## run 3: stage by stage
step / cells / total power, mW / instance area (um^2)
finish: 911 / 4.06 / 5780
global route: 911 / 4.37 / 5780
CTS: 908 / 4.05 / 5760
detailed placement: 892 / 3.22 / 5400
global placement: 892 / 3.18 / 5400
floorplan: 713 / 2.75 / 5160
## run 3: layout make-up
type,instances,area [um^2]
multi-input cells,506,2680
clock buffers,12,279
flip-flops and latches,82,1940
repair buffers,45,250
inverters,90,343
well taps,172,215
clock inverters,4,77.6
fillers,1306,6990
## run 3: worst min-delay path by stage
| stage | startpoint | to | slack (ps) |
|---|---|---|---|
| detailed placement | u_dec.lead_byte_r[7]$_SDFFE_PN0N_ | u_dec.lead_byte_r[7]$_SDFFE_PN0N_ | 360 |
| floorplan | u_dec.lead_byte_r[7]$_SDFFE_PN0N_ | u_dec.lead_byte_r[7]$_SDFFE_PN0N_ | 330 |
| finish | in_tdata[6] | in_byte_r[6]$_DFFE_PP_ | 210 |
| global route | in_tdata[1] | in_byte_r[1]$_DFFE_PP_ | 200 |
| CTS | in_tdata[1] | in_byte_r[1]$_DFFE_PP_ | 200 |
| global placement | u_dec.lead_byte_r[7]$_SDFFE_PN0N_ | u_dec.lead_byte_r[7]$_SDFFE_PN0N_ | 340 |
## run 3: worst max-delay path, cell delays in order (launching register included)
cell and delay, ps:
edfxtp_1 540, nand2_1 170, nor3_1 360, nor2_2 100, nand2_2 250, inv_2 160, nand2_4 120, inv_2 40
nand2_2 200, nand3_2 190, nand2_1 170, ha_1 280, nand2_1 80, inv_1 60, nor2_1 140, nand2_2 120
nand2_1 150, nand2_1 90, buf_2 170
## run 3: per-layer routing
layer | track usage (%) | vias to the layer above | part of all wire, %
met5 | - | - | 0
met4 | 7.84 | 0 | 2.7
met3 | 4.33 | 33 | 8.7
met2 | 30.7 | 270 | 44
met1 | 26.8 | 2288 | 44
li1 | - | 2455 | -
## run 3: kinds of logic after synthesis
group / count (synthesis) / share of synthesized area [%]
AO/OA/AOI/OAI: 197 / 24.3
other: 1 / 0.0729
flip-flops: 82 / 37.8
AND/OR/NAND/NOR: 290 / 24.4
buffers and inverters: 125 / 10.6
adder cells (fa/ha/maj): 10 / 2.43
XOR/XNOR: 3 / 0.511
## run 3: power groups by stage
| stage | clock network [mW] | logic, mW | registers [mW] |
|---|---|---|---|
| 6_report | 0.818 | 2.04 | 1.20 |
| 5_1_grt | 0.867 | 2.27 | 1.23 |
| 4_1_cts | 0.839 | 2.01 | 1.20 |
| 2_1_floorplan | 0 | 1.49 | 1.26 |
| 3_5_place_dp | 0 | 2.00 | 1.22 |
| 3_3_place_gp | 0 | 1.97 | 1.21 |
--- src/asgr_pkg.sv ---
package asgr_pkg;

    // sequence buffer geometry
    localparam int SEQ_BUF_LEN = 16;
    localparam int ADDR_W      = $clog2(SEQ_BUF_LEN);
    localparam int LEN_W       = $clog2(SEQ_BUF_LEN);
    localparam int PTR_W       = $clog2(SEQ_BUF_LEN + 2);

    // bytes with a meaning to the parser
    localparam logic [7:0] CH_ESC  = 8'h1B;
    localparam logic [7:0] CH_LBR  = 8'h5B;
    localparam logic [7:0] CH_M    = 8'h6D;
    localparam logic [7:0] CH_SEMI = 8'h3B;
    localparam logic [7:0] CH_0    = 8'h30;
    localparam logic [7:0] CH_1    = 8'h31;
    localparam logic [7:0] CH_2    = 8'h32;
    localparam logic [7:0] CH_3    = 8'h33;
    localparam logic [7:0] CH_4    = 8'h34;
    localparam logic [7:0] CH_9    = 8'h39;

    // colour modes
    localparam logic [1:0] FG_DEFAULT = 2'd0;
    localparam logic [1:0] FG_NORMAL  = 2'd1;
    localparam logic [1:0] FG_BRIGHT  = 2'd2;
    localparam logic       BG_DEFAULT = 1'b0;
    localparam logic       BG_NORMAL  = 1'b1;

    // result kinds
    localparam logic KIND_CHAR = 1'b0;
    localparam logic KIND_ATTR = 1'b1;

    typedef logic [7:0] byte_t;
    typedef byte_t [3:0] window_t;

    typedef struct packed {
        logic [1:0] fg_mode;
        logic [2:0] fg_index;
        logic       bg_mode;
        logic [2:0] bg_index;
        logic       bold;
    } attr_t;

    typedef struct packed {
        attr_t      attr;
        logic [1:0] adv;
        logic       cont;
    } step_res_t;

    function automatic logic is_end(input byte_t c);
        return (c == CH_SEMI) || (c == CH_M);
    endfunction

    function automatic logic is_dig07(input byte_t c);
        return c[7:3] == 5'b00110;
    endfunction

    function automatic logic is_letter(input byte_t c);
        return ((c >= 8'h61) && (c <= 8'h7A)) || ((c >= 8'h41) && (c <= 8'h5A));
    endfunction

endpackage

TASK DESCRIPTION:
Determine how many lines of the listing contain the string "stage", and give only the number.

TASK ANSWER:
5